Eddy Patrick Donkeng  (donkengeddy@gmail.com)

Le 22 Mars prochain, se déroulera comme tous les ans, la Journée mondiale de l’eau. Cette année particulièrement, l’événement sera précédé par un autre grand rendez-vous mondial sur la question. A Marseille se tiendra le sixième Forum mondial de l’eau.  Des rendez-vous qui viennent remettre en lumière la décision du Secrétaire Général de l’ONU, de placer l’assainissement au cœur de toutes les questions du développement.

Au moment où se prépare le Sommet de Haut Niveau aux Etats Unis, le Réseau des journalistes Ouest africains WASH-JN qui a été accepté comme l’une des solutions africaine au problème et qui participe au Forum de Marseille, peine encore à se faire intégrer par les Etats. Des journalistes ont encore des difficultés à se faire enregistrer parmi les experts devant prendre part à ce grand rendez-vous. Amplifier la voix des populations à travers des reportages et des publications retraçant la réalité des populations, voila l’un des objectifs de ce réseau. Puisse le plaidoyer de cette option communicationnelle et informationnelle être amplifiée et intégrer pour les rencontres de Hauts Sommets. De manière concrète, il serait important que ces journalistes spécialisés prennent part a ces discussions et échanges.

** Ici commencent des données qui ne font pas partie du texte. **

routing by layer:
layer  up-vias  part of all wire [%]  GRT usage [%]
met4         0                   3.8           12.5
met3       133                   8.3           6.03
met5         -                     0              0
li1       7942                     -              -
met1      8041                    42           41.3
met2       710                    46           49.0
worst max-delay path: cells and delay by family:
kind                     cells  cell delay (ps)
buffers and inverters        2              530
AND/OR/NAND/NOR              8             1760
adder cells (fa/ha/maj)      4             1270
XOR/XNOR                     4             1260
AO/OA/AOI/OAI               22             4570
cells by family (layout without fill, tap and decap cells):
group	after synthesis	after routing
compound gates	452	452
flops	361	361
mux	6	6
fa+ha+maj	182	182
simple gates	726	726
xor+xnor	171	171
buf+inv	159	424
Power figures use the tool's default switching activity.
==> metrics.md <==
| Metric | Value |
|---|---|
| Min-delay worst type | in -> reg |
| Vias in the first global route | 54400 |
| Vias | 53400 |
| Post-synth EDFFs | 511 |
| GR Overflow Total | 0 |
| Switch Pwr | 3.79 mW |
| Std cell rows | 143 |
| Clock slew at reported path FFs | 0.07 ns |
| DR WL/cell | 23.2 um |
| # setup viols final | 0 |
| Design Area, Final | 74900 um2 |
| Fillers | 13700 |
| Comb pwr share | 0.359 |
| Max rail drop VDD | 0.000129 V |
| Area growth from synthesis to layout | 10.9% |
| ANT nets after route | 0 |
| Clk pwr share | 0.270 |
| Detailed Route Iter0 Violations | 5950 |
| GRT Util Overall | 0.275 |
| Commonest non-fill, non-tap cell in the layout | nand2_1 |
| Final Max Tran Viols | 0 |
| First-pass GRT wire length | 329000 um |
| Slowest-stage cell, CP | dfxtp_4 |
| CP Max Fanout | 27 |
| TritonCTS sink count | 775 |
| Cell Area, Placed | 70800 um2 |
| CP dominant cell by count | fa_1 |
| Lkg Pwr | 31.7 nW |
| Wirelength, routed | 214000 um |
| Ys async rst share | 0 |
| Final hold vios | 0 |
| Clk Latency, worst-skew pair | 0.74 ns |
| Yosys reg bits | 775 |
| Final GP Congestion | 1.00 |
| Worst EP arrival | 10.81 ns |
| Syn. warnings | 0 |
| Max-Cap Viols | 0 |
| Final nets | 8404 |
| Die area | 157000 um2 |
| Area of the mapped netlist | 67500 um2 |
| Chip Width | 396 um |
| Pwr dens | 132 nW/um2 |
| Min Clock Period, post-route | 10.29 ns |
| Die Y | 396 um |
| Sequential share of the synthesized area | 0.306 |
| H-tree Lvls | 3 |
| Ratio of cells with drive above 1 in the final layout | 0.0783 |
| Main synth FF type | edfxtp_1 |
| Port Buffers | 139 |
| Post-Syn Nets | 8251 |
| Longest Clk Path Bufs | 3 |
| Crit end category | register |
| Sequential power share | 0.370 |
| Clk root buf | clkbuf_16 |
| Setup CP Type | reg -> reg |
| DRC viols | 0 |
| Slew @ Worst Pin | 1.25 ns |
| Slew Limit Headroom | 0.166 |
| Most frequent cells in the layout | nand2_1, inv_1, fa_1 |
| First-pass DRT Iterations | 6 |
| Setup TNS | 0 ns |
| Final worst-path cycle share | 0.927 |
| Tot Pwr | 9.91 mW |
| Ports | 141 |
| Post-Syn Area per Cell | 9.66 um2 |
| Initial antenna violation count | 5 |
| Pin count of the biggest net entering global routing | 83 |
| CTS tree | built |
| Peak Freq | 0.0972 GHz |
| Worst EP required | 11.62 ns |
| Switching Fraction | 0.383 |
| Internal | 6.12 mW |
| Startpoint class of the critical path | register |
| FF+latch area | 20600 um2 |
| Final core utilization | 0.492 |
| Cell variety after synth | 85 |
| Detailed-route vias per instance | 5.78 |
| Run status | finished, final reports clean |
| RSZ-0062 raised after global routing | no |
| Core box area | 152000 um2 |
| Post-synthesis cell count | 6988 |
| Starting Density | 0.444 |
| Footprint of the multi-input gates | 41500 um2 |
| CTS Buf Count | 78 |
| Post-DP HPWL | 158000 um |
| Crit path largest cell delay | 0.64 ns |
**config.mk**
```make
export PLATFORM = sky130hd
export DESIGN_NAME = nfa_symbol_stream_matcher
export DESIGN_NICKNAME = d
export VERILOG_FILES = /design/src/design/nssm_pkg.sv /design/src/design/nfa_symbol_stream_matcher.sv
export SDC_FILE = /design/constraint.sdc
export NUM_CORES = 1
export LEC_CHECK = 0
export BUFFER_PORTS_ARGS = -buffer_cell sky130_fd_sc_hd__buf_2
export CAP_MARGIN = 20
export CORE_AREA = 4 4 369 371
export DETAILED_ROUTE_END_ITERATION = 6
export DIE_AREA = 0 0 373 375
export PLACE_DENSITY = 0.54
export SLEW_MARGIN = 20
export SYNTH_ARGS = -nofsm -noshare
export SYNTH_HDL_FRONTEND = slang
export SYNTH_SLANG_ARGS = --single-unit
```
**constraint.sdc**
```tcl
create_clock -name clk -period 3.3 [get_ports clk]
set_input_delay 0.66 -clock clk [delete_from_list [all_inputs] [get_ports clk]]
set_output_delay 0.66 -clock clk [all_outputs]
set_load 0.05 [all_outputs]
```
===== src/design/smbios_structure_delimiter_macros.svh =====
// ----------------------------------------------------------------------------
// SMBIOS structure delimiter: assertion macros
// Shared concurrent-assertion wrappers, clocked on clk, off during reset.
// ----------------------------------------------------------------------------
`ifndef SMBIOS_STRUCTURE_DELIMITER_MACROS_SVH
`define SMBIOS_STRUCTURE_DELIMITER_MACROS_SVH

// Condition that must hold at every edge.
`define SMBD_ASSERT(lbl, cond, msg) \
    lbl: assert property (@(posedge clk) disable iff (!rst_n) (cond)) else $error(msg);

// Same-cycle implication.
`define SMBD_IMPLIES(lbl, ante, cons, msg) \
    lbl: assert property (@(posedge clk) disable iff (!rst_n) (ante) |-> (cons)) \
        else $error(msg);

// Next-cycle implication.
`define SMBD_NEXT(lbl, ante, cons, msg) \
    lbl: assert property (@(posedge clk) disable iff (!rst_n) (ante) |=> (cons)) \
        else $error(msg);

`endif


===== src/design/smbd_pkg.sv =====
// ----------------------------------------------------------------------------
// SMBIOS structure delimiter package
// Parse phases, result status codes, register indexes and defaults.
// ----------------------------------------------------------------------------
package smbd_pkg;

    localparam int OFFSET_BITS_DEF = 16;
    localparam int INDEX_BITS_DEF  = 14;

    localparam int TYPE_BITS   = 8;
    localparam int CFG_IDX_BITS = 1;
    localparam int CFG_DATA_BITS = 8;

    // smallest legal formatted length (type, length, handle)
    localparam logic [7:0] MIN_FORMATTED_LEN = 8'd4;

    typedef enum logic [CFG_IDX_BITS-1:0] {
        CFG_WANTED_TYPE = 1'b0,
        CFG_REPORT_ALL  = 1'b1
    } cfg_idx_t;

    typedef enum logic [2:0] {
        PH_TYPE      = 3'd0,
        PH_LENGTH    = 3'd1,
        PH_FORMATTED = 3'd2,
        PH_STRINGS   = 3'd3,
        PH_HALTED    = 3'd4
    } phase_t;

    typedef enum logic [1:0] {
        ST_COMPLETE  = 2'd0,
        ST_TRUNCATED = 2'd1,
        ST_BADLEN    = 2'd2,
        ST_ENDONLY   = 2'd3
    } status_t;

    typedef struct packed {
        logic    emit;
        status_t status;
        logic    buffer_end;
    } res_ctl_t;

endpackage


===== src/design/smbd_parser.sv =====
// ----------------------------------------------------------------------------
// SMBIOS structure delimiter: byte parser
// Walk state per buffer and the result produced by the current byte.
// ----------------------------------------------------------------------------
`include "smbios_structure_delimiter_macros.svh"

module smbd_parser
    import smbd_pkg::*;
#(
    parameter int OFFSET_BITS = OFFSET_BITS_DEF,
    parameter int INDEX_BITS  = INDEX_BITS_DEF
)
(
    input  logic                   clk,
    input  logic                   rst_n,
    input  logic                   advance,
    input  logic [TYPE_BITS-1:0]   table_byte,
    input  logic                   final_byte,
    input  logic [TYPE_BITS-1:0]   wanted_type,
    input  logic                   report_all,
    output res_ctl_t               res_ctl,
    output logic [TYPE_BITS-1:0]   res_type,
    output logic [OFFSET_BITS-1:0] res_offset,
    output logic [OFFSET_BITS-1:0] res_size,
    output logic [INDEX_BITS-1:0]  res_index
);

    phase_t                 phase_reg, phase_next;
    logic [OFFSET_BITS-1:0] pos_reg, pos_next;
    logic [OFFSET_BITS-1:0] start_reg, start_next;
    logic [TYPE_BITS-1:0]   type_reg, type_next;
    logic [7:0]             flen_reg, flen_next;
    logic [OFFSET_BITS-1:0] bis_reg, bis_next;
    logic                   pwz_reg, pwz_next;
    logic [INDEX_BITS-1:0]  count_reg, count_next;

    logic                   byte_zero;
    logic                   bad_len;
    logic                   done;
    logic                   sel_after;
    logic                   live_after;
    logic [OFFSET_BITS-1:0] idx;
    logic [OFFSET_BITS-1:0] bis_inc;

    assign byte_zero = (table_byte == '0);
    assign bad_len   = (phase_reg == PH_LENGTH) && (table_byte < MIN_FORMATTED_LEN);
    assign done      = (phase_reg == PH_STRINGS) && byte_zero && pwz_reg;
    assign bis_inc   = bis_reg + 1'b1;
    // type after this byte: the type byte itself loads it
    assign sel_after = report_all ||
                       (((phase_reg == PH_TYPE) ? table_byte : type_reg) == wanted_type);

    // next state
    always_comb
    begin
        phase_next = phase_reg;
        pos_next   = pos_reg + 1'b1;
        start_next = start_reg;
        type_next  = type_reg;
        flen_next  = flen_reg;
        bis_next   = bis_reg;
        pwz_next   = pwz_reg;
        count_next = count_reg;
        case (phase_reg)
            PH_TYPE:
            begin
                type_next  = table_byte;
                start_next = pos_reg;
                bis_next   = OFFSET_BITS'(1);
                phase_next = PH_LENGTH;
            end
            PH_LENGTH:
            begin
                flen_next  = table_byte;
                bis_next   = OFFSET_BITS'(2);
                phase_next = bad_len ? PH_HALTED : PH_FORMATTED;
            end
            PH_FORMATTED:
            begin
                bis_next = bis_inc;
                if (bis_inc == OFFSET_BITS'(flen_reg))
                begin
                    phase_next = PH_STRINGS;
                    pwz_next   = 1'b0;
                end
            end
            PH_STRINGS:
            begin
                if (done)
                begin
                    if (sel_after)
                    begin
                        count_next = count_reg + 1'b1;
                    end
                    phase_next = PH_TYPE;
                    pwz_next   = 1'b0;
                end
                else
                begin
                    pwz_next = byte_zero;
                    bis_next = bis_inc;
                end
            end
            default:
            begin
                // halted: ignore bytes until buffer end
            end
        endcase
        if (final_byte)
        begin
            phase_next = PH_TYPE;
            pos_next   = '0;
            start_next = '0;
            type_next  = '0;
            flen_next  = '0;
            bis_next   = '0;
            pwz_next   = 1'b0;
            count_next = '0;
        end
    end

    // result for this byte
    always_comb
    begin
        case (phase_reg)
            PH_TYPE:   idx = '0;
            PH_LENGTH: idx = OFFSET_BITS'(1);
            default:   idx = bis_reg;
        endcase
        // a structure is still open after this byte
        live_after = (phase_reg == PH_TYPE) ||
                     ((phase_reg == PH_LENGTH) && !bad_len) ||
                     (phase_reg == PH_FORMATTED) ||
                     ((phase_reg == PH_STRINGS) && !done);

        res_ctl.buffer_end = final_byte;
        res_index          = count_reg;
        if (bad_len)
        begin
            res_ctl.emit   = 1'b1;
            res_ctl.status = ST_BADLEN;
            res_type       = type_reg;
            res_offset     = start_reg;
            res_size       = OFFSET_BITS'(1);
        end
        else if (done && sel_after)
        begin
            res_ctl.emit   = 1'b1;
            res_ctl.status = ST_COMPLETE;
            res_type       = type_reg;
            res_offset     = start_reg;
            res_size       = idx;
        end
        else if (live_after && sel_after)
        begin
            res_ctl.emit   = final_byte;
            res_ctl.status = ST_TRUNCATED;
            res_type       = (phase_reg == PH_TYPE) ? table_byte : type_reg;
            res_offset     = (phase_reg == PH_TYPE) ? pos_reg : start_reg;
            res_size       = idx;
        end
        else
        begin
            res_ctl.emit   = final_byte;
            res_ctl.status = ST_ENDONLY;
            res_type       = '0;
            res_offset     = '0;
            res_size       = '0;
        end
    end

    always_ff @(posedge clk or negedge rst_n)
    begin
        if (!rst_n)
        begin
            phase_reg <= PH_TYPE;
            pos_reg   <= '0;
            start_reg <= '0;
            type_reg  <= '0;
            flen_reg  <= '0;
            bis_reg   <= '0;
            pwz_reg   <= 1'b0;
            count_reg <= '0;
        end
        else if (advance)
        begin
            phase_reg <= phase_next;
            pos_reg   <= pos_next;
            start_reg <= start_next;
            type_reg  <= type_next;
            flen_reg  <= flen_next;
            bis_reg   <= bis_next;
            pwz_reg   <= pwz_next;
            count_reg <= count_next;
        end
    end

    `SMBD_IMPLIES(a_halt_short_len, phase_reg == PH_HALTED, flen_reg < MIN_FORMATTED_LEN,
                  "halted without a short length byte")
    `SMBD_IMPLIES(a_type_no_zero, phase_reg == PH_TYPE, !pwz_reg,
                  "zero flag carried into a new structure")

endmodule


===== src/design/smbios_structure_delimiter.sv =====
// ----------------------------------------------------------------------------
// SMBIOS structure delimiter
// Splits a raw SMBIOS structure table byte stream into structure records.
// ----------------------------------------------------------------------------
// Usage:
//   Input channel (in_valid/in_ready) carries one table byte per beat, with
//   final_byte set on the last byte of a buffer. Output channel
//   (out_valid/out_ready) carries one record per finished structure that
//   passes the type filter, one per bad length byte, and exactly one record
//   on the final byte (buffer_end = 1: completed, truncated, bad length or end only).
//   Config writes (cfg_wr_en/cfg_index/cfg_data) set wanted_type and
//   report_all_types; write them only while the block is idle.
// Timing:
//   One byte per cycle sustained while out_ready stays high. A byte is registered
//   in the input stage at acceptance and parsed from there straight into the
//   output register once that register is free or draining.
// Reset:
//   Parser returns to await the type byte at offset 0, match count 0,
//   wanted_type 0, report_all_types 1, both stages empty.
// Stall:
//   A held record keeps its stage; the input register holds one byte more,
//   then in_ready drops until out_ready returns.
// ----------------------------------------------------------------------------
`include "smbios_structure_delimiter_macros.svh"

module smbios_structure_delimiter
    import smbd_pkg::*;
#(
    parameter int OFFSET_BITS = OFFSET_BITS_DEF,
    parameter int INDEX_BITS  = INDEX_BITS_DEF
)
(
    input  logic                     clk,
    input  logic                     rst_n,
    // config write port
    input  logic                     cfg_wr_en,
    input  logic [CFG_IDX_BITS-1:0]  cfg_index,
    input  logic [CFG_DATA_BITS-1:0] cfg_data,
    // byte stream in
    input  logic                     in_valid,
    output logic                     in_ready,
    input  logic [TYPE_BITS-1:0]     table_byte,
    input  logic                     final_byte,
    // records out
    output logic                     out_valid,
    input  logic                     out_ready,
    output logic [TYPE_BITS-1:0]     struct_type,
    output logic [OFFSET_BITS-1:0]   struct_offset,
    output logic [OFFSET_BITS-1:0]   struct_size,
    output logic [INDEX_BITS-1:0]    match_index,
    output logic [1:0]               status,
    output logic                     buffer_end
);

    // config registers
    logic [TYPE_BITS-1:0]   wanted_type_reg;
    logic                   report_all_reg;

    // input stage
    logic                   in_valid_reg;
    logic [TYPE_BITS-1:0]   byte_reg;
    logic                   final_reg;

    // output stage
    logic                   out_valid_reg;
    logic [TYPE_BITS-1:0]   type_reg;
    logic [OFFSET_BITS-1:0] offset_reg;
    logic [OFFSET_BITS-1:0] size_reg;
    logic [INDEX_BITS-1:0]  index_reg;
    status_t                status_reg;
    logic                   end_reg;

    logic                   advance;
    logic                   in_take;
    res_ctl_t               res_ctl;
    logic [TYPE_BITS-1:0]   res_type;
    logic [OFFSET_BITS-1:0] res_offset;
    logic [OFFSET_BITS-1:0] res_size;
    logic [INDEX_BITS-1:0]  res_index;

    // parse the held byte when the output slot is free or draining
    assign advance  = in_valid_reg && (!out_valid_reg || out_ready);
    assign in_ready = !in_valid_reg || advance;
    assign in_take  = in_valid && in_ready;

    always_ff @(posedge clk or negedge rst_n)
    begin
        if (!rst_n)
        begin
            wanted_type_reg <= '0;
            report_all_reg  <= 1'b1;
        end
        else if (cfg_wr_en)
        begin
            case (cfg_idx_t'(cfg_index))
                CFG_WANTED_TYPE: wanted_type_reg <= cfg_data[TYPE_BITS-1:0];
                CFG_REPORT_ALL:  report_all_reg  <= cfg_data[0];
                default:         ;
            endcase
        end
    end

    always_ff @(posedge clk or negedge rst_n)
    begin
        if (!rst_n)
        begin
            in_valid_reg <= 1'b0;
        end
        else if (in_ready)
        begin
            in_valid_reg <= in_valid;
        end
    end

    always_ff @(posedge clk)
    begin
        if (in_take)
        begin
            byte_reg  <= table_byte;
            final_reg <= final_byte;
        end
    end

    smbd_parser #(
        .OFFSET_BITS (OFFSET_BITS),
        .INDEX_BITS  (INDEX_BITS)
    ) u_parser (
        .clk         (clk),
        .rst_n       (rst_n),
        .advance     (advance),
        .table_byte  (byte_reg),
        .final_byte  (final_reg),
        .wanted_type (wanted_type_reg),
        .report_all  (report_all_reg),
        .res_ctl     (res_ctl),
        .res_type    (res_type),
        .res_offset  (res_offset),
        .res_size    (res_size),
        .res_index   (res_index)
    );

    always_ff @(posedge clk or negedge rst_n)
    begin
        if (!rst_n)
        begin
            out_valid_reg <= 1'b0;
        end
        else if (advance)
        begin
            out_valid_reg <= res_ctl.emit;
        end
        else if (out_ready)
        begin
            out_valid_reg <= 1'b0;
        end
    end

    always_ff @(posedge clk)
    begin
        if (advance && res_ctl.emit)
        begin
            type_reg   <= res_type;
            offset_reg <= res_offset;
            size_reg   <= res_size;
            index_reg  <= res_index;
            status_reg <= res_ctl.status;
            end_reg    <= res_ctl.buffer_end;
        end
    end

    assign out_valid     = out_valid_reg;
    assign struct_type   = type_reg;
    assign struct_offset = offset_reg;
    assign struct_size   = size_reg;
    assign match_index   = index_reg;
    assign status        = status_reg;
    assign buffer_end    = end_reg;

    // final byte always leaves a buffer-end record behind
    `SMBD_NEXT(a_final_gives_end, advance && final_reg, out_valid_reg && end_reg,
               "final byte produced no buffer-end record")
    `SMBD_IMPLIES(a_endonly_zeroed, out_valid_reg && (status_reg == ST_ENDONLY),
                  (type_reg == '0) && (offset_reg == '0) && (size_reg == '0),
                  "end-only record carries structure data")
    `SMBD_IMPLIES(a_mid_status, out_valid_reg && !end_reg,
                  (status_reg == ST_COMPLETE) || (status_reg == ST_BADLEN),
                  "truncated or end-only record before buffer end")

endmodule

===== config.mk =====
export PLATFORM = sky130hd
export DESIGN_NAME = smbios_structure_delimiter
export DESIGN_NICKNAME = d
export VERILOG_FILES = /design/src/design/smbd_pkg.sv /design/src/design/smbd_parser.sv /design/src/design/smbios_structure_delimiter.sv
export VERILOG_INCLUDE_DIRS = /design/src /design/src/design
export SDC_FILE = /design/constraint.sdc
export NUM_CORES = 1
export LEC_CHECK = 0
export ABC_AREA = 1
export BUFFER_PORTS_ARGS = -buffer_cell sky130_fd_sc_hd__buf_2
export CAP_MARGIN = 10
export CORE_ASPECT_RATIO = 0.6
export CORE_MARGIN = 2
export CORE_UTILIZATION = 58
export DETAILED_ROUTE_END_ITERATION = 8
export PLACE_DENSITY = 0.8
export SLEW_MARGIN = 20
export SYNTH_ARGS = -nofsm -noshare
export SYNTH_HDL_FRONTEND = slang
export SYNTH_HIERARCHICAL = 1
export SYNTH_SLANG_ARGS = --single-unit
export TNS_END_PERCENT = 1

===== constraint.sdc =====
create_clock -name clk -period 5 [get_ports clk]
set_input_delay 0.75 -clock clk [delete_from_list [all_inputs] [get_ports clk]]
set_output_delay 0.75 -clock clk [all_outputs]
set_load 0.05 [all_outputs]

==> impl_metrics.json, run 1 <==
{
  "firstDrtPassIters": 6,
  "crit_fanout": 54,
  "crit_family": "simple AND/OR/NAND/NOR gates",
  "leakage_nw": 4.03,
  "start_util_pct": 59.0,
  "dpl.hpwl_um": 13100,
  "ctsHtreeMaxLevel": 4,
  "postCtsHoldBufs": 0,
  "numCtsBuffers": 17,
  "worstMarginPinSlew_ns": 0.804,
  "cp.required_ns": 5.09,
  "fin_skew_ns": 0.00916,
  "clock.fmax_mhz": 281,
  "crit_top_cell": "nand2_1",
  "r2r_slack_ns": 1.44,
  "synth_cells": 935,
  "drt_iter0_drc": 823,
  "reg2reg_depth": 14,
  "drc_errors": 0,
  "worstSetupStartpointType": "flip-flop",
  "cp_num_cells": 14,
  "rsz0062_at_grt": "false",
  "row_count": 33,
  "multiInputGateArea_sq_um": 3150,
  "drt_wl_total_um": 19300,
  "fin_setup_tns_ns": 0,
  "finalCritPeriodShare_pct": 71.1,
  "synth_cell_types": 39,
  "syn_nets": 961,
  "root_buffer": "clkbuf_16",
  "cp.buffers_inverters": 2,
  "grt_pass1_wl_um": 31200,
  "post_cts_buffers": 0,
  "clock_path_buffers": 2,
  "synth_warnings": 6,
  "hold_viol_final": 0,
  "area_growth_pct": 13.6,
  "worstPathArrival_ns": 3.65,
  "vias_per_cell": 5.73,
  "r2r_start": "u_parser/phase_reg[2]",
  "ant_nets": 0,
  "max-vdd-ir-drop_uv": 255,
  "n_antenna_cell": 0,
  "crit_start": "u_parser/phase_reg[2]",
  "fin_nets": 1036,
  "design.core.area_sq_um": 13600,
  "status": "completed",
  "grt_pass1_vias": 6035,
  "vias": 6866,
  "hold_class": "in -> async",
  "place_area_sq_um": 8530,
  "grt_overflow_total": 0,
  "path_cells": "nor2_4 > nand2_4 > o21ai_1 > nand2_1 > nand2_1 > nand2_1 > nor2_1 > nand2_2 > nand2_4 > a21oi_1 > nand2_1 > inv_1 > nor2_4 > buf_12",
  "grtUsageTotal_pct": 27.4,
  "postSynthAreaPerCell_sq_um": 8.57,
  "fin_util_pct": 67.0,
  "die_h_um": 95.0,
  "gp_congestion": 0.961,
  "crit_path_end": "struct_size[0]",
  "antenna_found_initial": 0,
  "cts_tree": "yes",
  "grt_max_degree": 55,
  "layout-drive-gt1-share_pct": 14.9,
  "clk_pin_slew_worst_paths_ns": 0.06,
  "yosys_register_bits": 159,
  "cts_resized": 0,
  "port_buffers": 81,
  "die-area_sq_um": 14800,
  "clk_latency_ns": 0.42,
  "cts_sinks": 159,
  "r2r_end": "struct_size[0]",
  "powerDensity_nw_per_um2": 460,
  "synth_area_sq_um": 8010,
  "finalPower_mw": 4.19,
  "slowest_stage": "nand2_4",
  "drv_cap": 0,
  "ys_seq_area_share_pct": 53.8,
  "mostFrequentLayoutCells": "nand2_1 (261), nand3_1 (117), inv_1 (95)",
  "fill_cells": 1071,
  "mostFrequentLayoutCell": "nand2_1",
  "critPathMaxStageDelay_ns": 0.45,
  "finalSetupViolCount": 0,
  "slew_viol_final": 0,
  "io_pins": 82,
  "maxSlewHeadroom_pct": 46.4,
  "cp-end-kind": "flip-flop",
  "seq_area_sq_um": 4310,
  "stdcell_area_sq_um": 9100,
  "wl_per_cell_um": 16.1,
  "post-route-min-period_ns": 3.56,
  "dieWidth_um": 156,
  "worstSetupPathType": "reg -> reg"
}
[report_power, final]
group | switching (mW) | internal (mW) | total (mW)
Sequential | 0.151 | 1.56 | 1.71
Clock | 0.538 | 0.690 | 1.23
Combinational | 0.891 | 0.355 | 1.25
Total | 1.58 | 2.61 | 4.19
[per-layer routing]
| metal | vias up | track usage [%] | part of all wire [%] |
|---|---|---|---|
| li1 | 3260 | - | - |
| met1 | 3135 | 42.6 | 47 |
| met3 | 43 | 6.77 | 11 |
| met4 | 0 | 8.72 | 1.9 |
| met5 | - | 0 | 0 |
| met2 | 428 | 37.8 | 40 |
[logic make-up (layout without fill, tap and decap cells)]
kind of cell	count (synthesis)	count (layout)	synth area share, %
compound gates	110	110	7.95
xor+xnor	17	17	1.86
fa+ha+maj	3	3	0.469
buf+inv	133	221	7.00
flops	159	159	53.8
mux	1	1	0.141
simple gates	512	512	28.8
[per-stage QoR]
| step | worst slack, ns | cells | hold slack [ns] |
|---|---|---|---|
| 3_5_place_dp | 1.53 | 1166 | 0.480 |
| 6_report | 1.44 | 1198 | 0.380 |
| 4_1_cts | 1.48 | 1198 | 0.396 |
| 5_1_grt | 1.20 | 1198 | 0.425 |
| 3_3_place_gp | 1.66 | 1166 | 0.454 |
| 2_1_floorplan | 0.544 | 935 | 0.442 |
[synthesized netlist by cell type, drive strengths merged]
library cell	instances	area, sq um
a21oi	18	90.1
a22o	2	17.5
a31oi	1	6.26
buf	15	118
clkbuf	18	67.6
dfrtp	92	2300
dfstp	1	26.3
edfxtp	66	1980
ha	3	37.5
inv	100	375
mux2	1	11.3
nand2	266	1030
nand3	118	596
nand3b	15	113
nand4	10	68.8
nor2	86	398
nor3	13	70.1
nor3b	2	20.0
nor4	2	12.5
o211ai	3	22.5
o21a	1	7.51
o21ai	53	292
o21bai	1	7.51
o22ai	31	194
xnor2	2	17.5
xor2	15	131
[final cells by class]
type | count | share of cell area [%]
clock inverters | 15 | 1.54
well taps | 175 | 2.41
multi-input cells | 643 | 34.6
clock buffers | 17 | 4.68
repair buffers | 89 | 5.28
inverters | 100 | 4.13
flip-flops and latches | 159 | 47.4
[worst reg2reg max path: cells and delay by family (launching register included)]
family / cells / cell delay [ns]
DFF: 1 / 0.43
buffers and inverters: 2 / 0.37
and+or+nand+nor: 10 / 1.84
AOI/OAI and AO/OA: 2 / 0.56
[how the worst min path moves through the flow]
stage	end	slack, ns	cells past startpoint
floorplan	report_all_reg	0.44	2
global placement	report_all_reg	0.45	2
detailed placement	report_all_reg	0.48	2
CTS	wanted_type_reg[1]	0.40	1
global route	u_parser/res_index[13]	0.42	1
finish	wanted_type_reg[1]	0.38	1
Note: power is estimated with default switching activity, not from simulation.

Le Sommet de Washington entre ministres des finances et de l’eau aura lieu au mois d’avril aux Etats-Unis. c’est une premiere mondiale dans le sens ou ” Il y a de plus en plus de réunions internationales sur l’eau au niveau des gouvernements mais, habituellement, elles ne réunissent que des ministres spécialisés dans ce domaine.”  Le sommet s’inscrit dans un programme visant « l’assainissement et l’eau pour tous ». Il  traitera de la pertinence et de l’efficacité de l’aide internationale dans le secteur de l’eau. Il fera aussi le point sur les politiques nationales de développement de l’accès à l’eau. Relevons egalement pour le decrier que  l’accès à l’eau potable souffre de financements insuffisants. Consequence d’une sous-estimation des enjeux économiques et sociaux, d’une sous-estimation fréquente des contraintes économiques par les décideurs politiques et de priorités très variables dans les budgets nationaux.

Cet indispensable liquide est susceptible d’être bu par des personnes de tous âges sans entraîner de maladies. À la fin de l’année 2010, 89 % de la population mondiale, soit 6,1 milliards de personnes, avaient accès à des sources améliorées d’eau potable d’après des agences onusiennes. Une progression de plus de 2 milliards en 20 ans, dépassant  l’ambition fixée dans le cadre des objectifs du Millénaire pour le développement. Pourtant, 783 millions de personnes n’a toujours pas accès à de l’eau potable, et des milliards d’autres sans installations sanitaires. Les Nations Unies espéraient réduire de moitié d’ici à 2015 le pourcentage de la population n’ayant pas accès à l’eau potable, ce ne sera possible qu’avec la prise en compte des aspects innovants que relaient les journalistes des pays africains membres du WASH-JN.